Читать «В защиту права (Статьи и речи)» онлайн - страница 46
А А Гольденвейзер
Таковы идеи, внушенные юноше Пушкину {101} Куницыным. Нет никаких оснований полагать, чтобы поэт когда либо в течение всей своей жизни от них отказался.
Пушкин с юности был сторонником постепенности в политическом развитии; уже в первом "Послании к цензору" мы находим резкое в устах 23-летнего юноши признание: "Что нужно Лондону, то рано для Москвы". Впоследствии он был убежден в необходимости для России монархического строя и даже оправдывал самодержавие русских царей, - но лишь потому, что он видел во власти русского царя гарантию того, что в России над всеми сословиями будет "простерт твердый щит" законности. Он был убежден, что в дворянско-крепостнической России только "самодержавной рукой" можно "смело сеять просвещение" и что только "по манию царя" может "пасть рабство". А в освобождении крестьян и в просвещении народа Пушкин правильно видел две главные предпосылки для установления в России правового строя.
В жизни Пушкина не было момента, когда можно было бы говорить об его примирении с российской действительностью. Отсутствие законности всегда угнетало его, а от отсутствия свободы он задыхался до своих последних дней ("Как в декабрьские свои годы, - говорит Г. П. Федотов, - Пушкин не походил на классического революционного героя, так и в николаевское время, отрекшись от революции, он не отрекался от свободы" ("Певец империи и свободы" в сборнике статей "Новый Град", изд. имени Чехова, Нью-Йорк, 1952, стр. 245). См. в той же статье интересный анализ эволюции понятия свободы у Пушкина (стр. 253-268).).

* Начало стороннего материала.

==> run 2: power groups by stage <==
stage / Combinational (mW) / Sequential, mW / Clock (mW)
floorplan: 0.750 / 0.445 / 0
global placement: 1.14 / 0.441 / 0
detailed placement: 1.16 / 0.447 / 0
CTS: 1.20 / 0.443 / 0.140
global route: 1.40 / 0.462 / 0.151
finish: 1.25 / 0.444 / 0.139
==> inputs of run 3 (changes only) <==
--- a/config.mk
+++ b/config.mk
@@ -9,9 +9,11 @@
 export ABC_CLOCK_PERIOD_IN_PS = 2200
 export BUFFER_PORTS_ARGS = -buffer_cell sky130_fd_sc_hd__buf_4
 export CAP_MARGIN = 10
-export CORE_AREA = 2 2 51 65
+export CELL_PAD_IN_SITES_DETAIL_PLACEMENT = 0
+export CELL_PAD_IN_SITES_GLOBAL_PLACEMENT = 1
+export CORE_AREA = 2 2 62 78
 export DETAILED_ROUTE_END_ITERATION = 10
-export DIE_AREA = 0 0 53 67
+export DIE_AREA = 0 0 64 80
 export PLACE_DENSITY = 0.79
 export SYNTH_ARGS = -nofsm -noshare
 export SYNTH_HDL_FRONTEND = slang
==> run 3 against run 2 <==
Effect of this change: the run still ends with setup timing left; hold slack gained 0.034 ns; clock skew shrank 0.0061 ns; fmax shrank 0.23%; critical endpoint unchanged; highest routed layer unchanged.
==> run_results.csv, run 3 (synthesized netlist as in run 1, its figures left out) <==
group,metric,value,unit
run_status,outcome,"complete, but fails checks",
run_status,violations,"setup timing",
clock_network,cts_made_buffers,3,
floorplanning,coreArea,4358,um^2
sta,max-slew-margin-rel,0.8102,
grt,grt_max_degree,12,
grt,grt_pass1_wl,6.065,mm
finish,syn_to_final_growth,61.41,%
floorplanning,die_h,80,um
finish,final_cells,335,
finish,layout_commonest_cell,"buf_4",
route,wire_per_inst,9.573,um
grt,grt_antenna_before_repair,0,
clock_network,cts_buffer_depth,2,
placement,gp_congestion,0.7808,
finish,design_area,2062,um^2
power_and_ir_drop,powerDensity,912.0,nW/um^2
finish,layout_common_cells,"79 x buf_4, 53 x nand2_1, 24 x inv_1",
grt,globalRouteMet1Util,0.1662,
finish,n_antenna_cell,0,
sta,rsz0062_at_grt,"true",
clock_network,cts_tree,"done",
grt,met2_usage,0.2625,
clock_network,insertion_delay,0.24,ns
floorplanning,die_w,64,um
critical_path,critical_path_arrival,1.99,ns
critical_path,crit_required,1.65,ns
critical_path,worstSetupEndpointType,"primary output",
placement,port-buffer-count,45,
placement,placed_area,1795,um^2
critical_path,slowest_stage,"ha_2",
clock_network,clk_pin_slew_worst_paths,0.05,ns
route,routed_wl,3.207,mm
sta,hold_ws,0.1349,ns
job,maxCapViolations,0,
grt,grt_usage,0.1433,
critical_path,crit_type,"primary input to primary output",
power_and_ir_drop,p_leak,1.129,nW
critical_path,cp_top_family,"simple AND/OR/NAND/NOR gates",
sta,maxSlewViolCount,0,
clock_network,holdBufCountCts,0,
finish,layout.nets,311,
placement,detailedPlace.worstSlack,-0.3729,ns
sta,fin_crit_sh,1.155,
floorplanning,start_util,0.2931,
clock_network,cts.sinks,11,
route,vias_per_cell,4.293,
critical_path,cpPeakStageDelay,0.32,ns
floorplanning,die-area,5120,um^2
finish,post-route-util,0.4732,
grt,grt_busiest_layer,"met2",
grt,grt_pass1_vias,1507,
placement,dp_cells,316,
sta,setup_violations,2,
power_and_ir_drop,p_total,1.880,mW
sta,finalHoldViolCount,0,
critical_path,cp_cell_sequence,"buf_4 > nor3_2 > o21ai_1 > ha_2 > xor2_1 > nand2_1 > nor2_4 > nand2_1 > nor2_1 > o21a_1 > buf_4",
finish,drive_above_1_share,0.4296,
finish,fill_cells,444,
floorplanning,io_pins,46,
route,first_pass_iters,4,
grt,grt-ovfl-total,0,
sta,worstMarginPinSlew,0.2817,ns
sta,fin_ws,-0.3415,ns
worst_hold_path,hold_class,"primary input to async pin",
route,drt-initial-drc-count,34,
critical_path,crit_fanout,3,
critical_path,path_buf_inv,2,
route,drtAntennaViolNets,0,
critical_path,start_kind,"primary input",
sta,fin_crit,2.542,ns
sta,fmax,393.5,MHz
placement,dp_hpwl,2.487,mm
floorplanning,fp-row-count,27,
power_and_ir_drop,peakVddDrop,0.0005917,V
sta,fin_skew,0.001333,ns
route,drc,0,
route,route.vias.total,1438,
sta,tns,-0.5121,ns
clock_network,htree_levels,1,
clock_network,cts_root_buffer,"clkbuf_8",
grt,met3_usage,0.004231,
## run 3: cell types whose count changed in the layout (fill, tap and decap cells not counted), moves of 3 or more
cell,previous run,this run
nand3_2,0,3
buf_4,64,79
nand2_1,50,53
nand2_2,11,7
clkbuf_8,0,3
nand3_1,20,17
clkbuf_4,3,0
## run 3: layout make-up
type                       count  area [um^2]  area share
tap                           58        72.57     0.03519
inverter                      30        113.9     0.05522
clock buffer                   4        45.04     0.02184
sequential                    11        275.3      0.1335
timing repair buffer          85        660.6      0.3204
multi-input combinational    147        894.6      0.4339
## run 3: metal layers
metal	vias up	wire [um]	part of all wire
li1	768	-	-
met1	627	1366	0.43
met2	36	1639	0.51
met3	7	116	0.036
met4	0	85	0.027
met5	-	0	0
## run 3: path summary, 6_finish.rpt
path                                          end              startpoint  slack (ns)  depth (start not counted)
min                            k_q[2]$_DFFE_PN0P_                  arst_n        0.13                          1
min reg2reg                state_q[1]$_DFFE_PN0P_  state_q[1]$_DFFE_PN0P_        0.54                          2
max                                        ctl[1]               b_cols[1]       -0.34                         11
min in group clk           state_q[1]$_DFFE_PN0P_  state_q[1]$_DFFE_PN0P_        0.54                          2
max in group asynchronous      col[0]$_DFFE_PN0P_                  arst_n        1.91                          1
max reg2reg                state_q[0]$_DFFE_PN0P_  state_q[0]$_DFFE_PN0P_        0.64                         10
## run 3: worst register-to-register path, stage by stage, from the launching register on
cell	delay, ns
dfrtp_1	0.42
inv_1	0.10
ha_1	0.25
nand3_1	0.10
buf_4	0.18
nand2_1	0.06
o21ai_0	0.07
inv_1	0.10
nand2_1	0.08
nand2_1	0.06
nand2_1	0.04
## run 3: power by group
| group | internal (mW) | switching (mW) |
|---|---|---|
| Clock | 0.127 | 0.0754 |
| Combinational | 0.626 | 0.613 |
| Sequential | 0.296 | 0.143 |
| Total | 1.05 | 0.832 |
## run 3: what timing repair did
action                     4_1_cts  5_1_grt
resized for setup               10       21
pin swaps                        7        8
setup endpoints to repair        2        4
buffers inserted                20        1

Блок в своем известном стихотворном приветствии Пушкинскому дому говорит о "тайной свободе", которую "вослед Пушкину" пели русские поэты.
Вспомним, однако, что сам Пушкин в первоначальной редакции "Памятника" ставит себе в заслугу, что
Вослед Радищеву восславил я свободу,
{102} Очевидно, он имел здесь в виду не "тайную свободу", которую никак нельзя "восславить", а свободу в обычном смысле, в каком она понимается в политических программах и декларациях прав (В мировоззрении Пушкина, как и в его творчестве, не было ничего таинственного и все попытки навязать ему мистическую миссию искусственны и неубедительны. "Народная тропа, - правильно указывает в своем превосходном юбилейном очерке П. Н. Милюков, - не заросла к памятнику Пушкина потому, что, вопреки Достоевскому, он не унес с собой в могилу никакой тайны. Мистика великих "миссий" и "всечеловеческих" проблем была ему чужда. Он прост и ясен в своем величии - и потому он велик" ("Живой Пушкин" (1837-1937). Историко-биографический очерк. 2 изд., Париж, 1937, стр. 136). В ссылке на Достоевского Милюков, конечно, имеет в виду знаменитую речь, произнесенную в 1880 г. в Москве при открытии памятника Пушкину, в которой Достоевский назвал Пушкина "всечеловеком" и которую закончил словами: "Пушкин завещал нам некую тайну и теперь мы, без него, должны эту тайну разгадывать".).